Nacional

La llegada de bomberos y su pronta acción terminan con las llamas, pero no con el cierre carretero que obliga a los automovilistas a dar marcha atrás y buscar una vía alterna que permita sortear el punto

Pánico carretero; doble remolque en llamas

Son las 10:25 de la mañana en la Carretera Ciudad Mendoza-Orizaba, entre Rio Blanco y Nogales, cuando un incidente detiene la movilidad (fluida hasta ese momento) de este domingo por la mañana. Es un tráiler cuya cabina arde y el doble remolque obstruye por completo la vía con dirección a Puebla. Antes del arribo del cuerpo de bomberos, de la Policía Estatal, o personal de Caminos y Puentes Federales, se enciende la colaboración ciudadana. Conductores solidarios intentan quitar partes plásticas e inflamables del camión que se consume con rapidez, mientras el chofer enmudecido guía las maniobras sólo con gestos.

No se puede hacer más cuando el fuego llega al tanque de diesel y amenaza con alimentarse vorazmente de la carga. Todo indica que una falla mecánica, falta de pericia del conductor y la urgencia de éste por alejarse del fuego causaron el cierre.

La llegada de bomberos y su pronta acción terminan con las llamas, pero no con el cierre carretero que obliga a los automovilistas a dar marcha atrás y buscar una vía alterna que permita sortear el punto.

Tras rodear el punto, el conflicto parece superado.
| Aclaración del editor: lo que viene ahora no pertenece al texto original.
Source: an optimization exercise on an open RTL-to-GDS flow (aim: a short achievable clock period and few clock cycles per item). Production flows keep margins and buffers that such runs may drop. Function was checked by simulation only, so behaviour that the tests miss may differ from the original. Power figures rest on the tool's default switching activity, not on a simulated workload.

$ cat flow/run.sh
#!/bin/bash
# synth_recipe.tcl (not shown) runs the flow's synth.tcl, then flattens the netlist and writes it again
# the make line also repeats each setting of config.mk as NAME=value (left out here)
make -C /OpenROAD-flow-scripts/flow DESIGN_CONFIG=/design/flow/config.mk WORK_HOME=/design/flow/orfs CLKGATE_MAP_FILE= SYNTH_SCRIPT=/design/flow/synth_recipe.tcl finish
$ cat flow/config.mk
export PLATFORM = sky130hd
export DESIGN_NAME = cache_ctrl_fsm
export DESIGN_NICKNAME = cache_ctrl_fsm
export VERILOG_FILES = /design/flow/design.v
export SDC_FILE = /design/flow/constraint.sdc
export NUM_CORES = 4
export LEC_CHECK = 0
export CAP_MARGIN = 20
export CORE_MARGIN = 2
export CORE_UTILIZATION = 40
export SLEW_MARGIN = 20
$ cat flow/constraint.sdc
create_clock -name core_clock -period 8.0 [get_ports {clk_i}]
set_input_delay 1.6000 -clock core_clock [delete_from_list [all_inputs] [get_ports {clk_i}]]
set_output_delay 1.6000 -clock core_clock [all_outputs]
set_load 0.01 [all_outputs]
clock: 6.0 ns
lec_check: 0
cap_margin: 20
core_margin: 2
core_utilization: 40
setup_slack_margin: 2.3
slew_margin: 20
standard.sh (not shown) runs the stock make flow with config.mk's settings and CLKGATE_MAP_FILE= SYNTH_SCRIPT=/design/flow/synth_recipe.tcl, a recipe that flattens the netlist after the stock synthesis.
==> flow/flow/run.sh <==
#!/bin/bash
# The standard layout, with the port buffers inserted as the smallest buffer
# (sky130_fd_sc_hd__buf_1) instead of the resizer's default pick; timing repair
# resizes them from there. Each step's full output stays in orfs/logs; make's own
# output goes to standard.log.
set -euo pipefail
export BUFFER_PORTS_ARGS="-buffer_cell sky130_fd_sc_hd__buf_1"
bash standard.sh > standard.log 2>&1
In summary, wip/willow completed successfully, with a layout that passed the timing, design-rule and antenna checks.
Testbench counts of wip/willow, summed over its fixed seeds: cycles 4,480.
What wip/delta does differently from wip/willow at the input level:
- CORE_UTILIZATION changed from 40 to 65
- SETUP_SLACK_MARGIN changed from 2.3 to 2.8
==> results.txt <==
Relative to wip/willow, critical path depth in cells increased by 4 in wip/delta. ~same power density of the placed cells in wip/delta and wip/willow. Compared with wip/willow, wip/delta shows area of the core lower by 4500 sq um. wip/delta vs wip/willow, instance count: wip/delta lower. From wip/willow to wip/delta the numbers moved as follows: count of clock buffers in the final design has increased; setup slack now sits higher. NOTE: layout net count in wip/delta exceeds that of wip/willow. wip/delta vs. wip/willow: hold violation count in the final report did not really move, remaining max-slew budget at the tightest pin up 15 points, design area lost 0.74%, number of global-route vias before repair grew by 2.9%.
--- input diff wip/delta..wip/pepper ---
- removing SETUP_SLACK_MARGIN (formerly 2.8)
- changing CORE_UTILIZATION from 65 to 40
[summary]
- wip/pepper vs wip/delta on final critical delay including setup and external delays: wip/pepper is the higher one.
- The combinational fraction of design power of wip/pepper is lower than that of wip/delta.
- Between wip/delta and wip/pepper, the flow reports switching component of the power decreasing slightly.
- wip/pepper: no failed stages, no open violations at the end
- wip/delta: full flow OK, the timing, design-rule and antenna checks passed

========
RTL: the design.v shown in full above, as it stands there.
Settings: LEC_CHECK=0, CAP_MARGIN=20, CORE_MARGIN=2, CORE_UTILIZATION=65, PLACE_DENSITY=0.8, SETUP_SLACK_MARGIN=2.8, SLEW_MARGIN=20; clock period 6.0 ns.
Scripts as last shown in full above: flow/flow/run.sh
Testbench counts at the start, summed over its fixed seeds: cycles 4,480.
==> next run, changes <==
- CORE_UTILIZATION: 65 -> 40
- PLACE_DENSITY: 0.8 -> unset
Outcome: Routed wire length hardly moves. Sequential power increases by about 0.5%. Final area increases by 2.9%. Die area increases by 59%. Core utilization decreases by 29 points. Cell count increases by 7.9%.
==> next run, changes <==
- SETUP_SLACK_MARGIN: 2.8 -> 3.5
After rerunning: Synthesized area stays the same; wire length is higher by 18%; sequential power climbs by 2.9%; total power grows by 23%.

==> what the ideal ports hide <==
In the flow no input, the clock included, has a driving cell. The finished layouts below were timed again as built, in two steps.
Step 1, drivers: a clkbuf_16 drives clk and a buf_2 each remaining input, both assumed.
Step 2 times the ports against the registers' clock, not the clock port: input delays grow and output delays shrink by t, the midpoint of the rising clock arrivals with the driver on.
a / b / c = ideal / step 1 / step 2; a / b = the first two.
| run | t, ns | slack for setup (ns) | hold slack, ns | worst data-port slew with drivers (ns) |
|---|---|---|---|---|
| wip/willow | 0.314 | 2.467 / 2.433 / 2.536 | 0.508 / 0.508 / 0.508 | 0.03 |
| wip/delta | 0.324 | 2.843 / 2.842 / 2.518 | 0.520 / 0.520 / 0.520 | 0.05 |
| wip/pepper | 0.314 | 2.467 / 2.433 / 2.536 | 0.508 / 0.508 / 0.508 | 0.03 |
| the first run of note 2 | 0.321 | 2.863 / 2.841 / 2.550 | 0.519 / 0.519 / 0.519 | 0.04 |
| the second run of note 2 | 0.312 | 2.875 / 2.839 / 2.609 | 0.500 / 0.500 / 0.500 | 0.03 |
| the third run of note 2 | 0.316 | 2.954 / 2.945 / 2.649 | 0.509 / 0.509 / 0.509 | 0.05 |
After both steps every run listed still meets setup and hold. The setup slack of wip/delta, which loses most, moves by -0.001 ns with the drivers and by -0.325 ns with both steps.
No obstante, kilómetros adelante, en la Córdoba-Puebla (12:20 pm) otra columna de humo se convierte en un mal presagio.

El panorama ahora es diferente, los autos conducen a toda prisa en sentido contrario. Conductores usan las luces, el claxon y a gritos anuncian que están asaltando, que sujetos armados bajaron una familia de su camioneta, que le prendieron fuego… y a lo lejos, los balazos -prueba contundente de peligro- dan el banderazo a la huida en reversa, corriendo, de cualquier modo, pero lejos de la zona, aunque sin éxito porque hay muchos tráileres, camiones de carga y autobuses de pasajeros con por margen para hacerlo con celeridad.

La sirena de una patrulla que se aproxima trae una momentánea calma, pues la prisa es ahora para quitar carros y ceder un carril a las fuerzas del orden. Tras su paso, la unidad se pierde entre la neblina de la zona carretera y aparece una familia (dos adultos y dos jóvenes) que regresan a pie visiblemente afectados. Son quienes fueron despojados de su auto y lo perdieron.

Media hora más tarde los agentes dan el paso libre, una vez que el auto se consumió.

Nadie se imaginó que esos incidentes fueron las primeras respuestas violentas (de muchas que sucedieron en los distintos estados) por lo ocurrido en otra latitud horas antes cuando cayó Nemesio Oseguera Cervantes.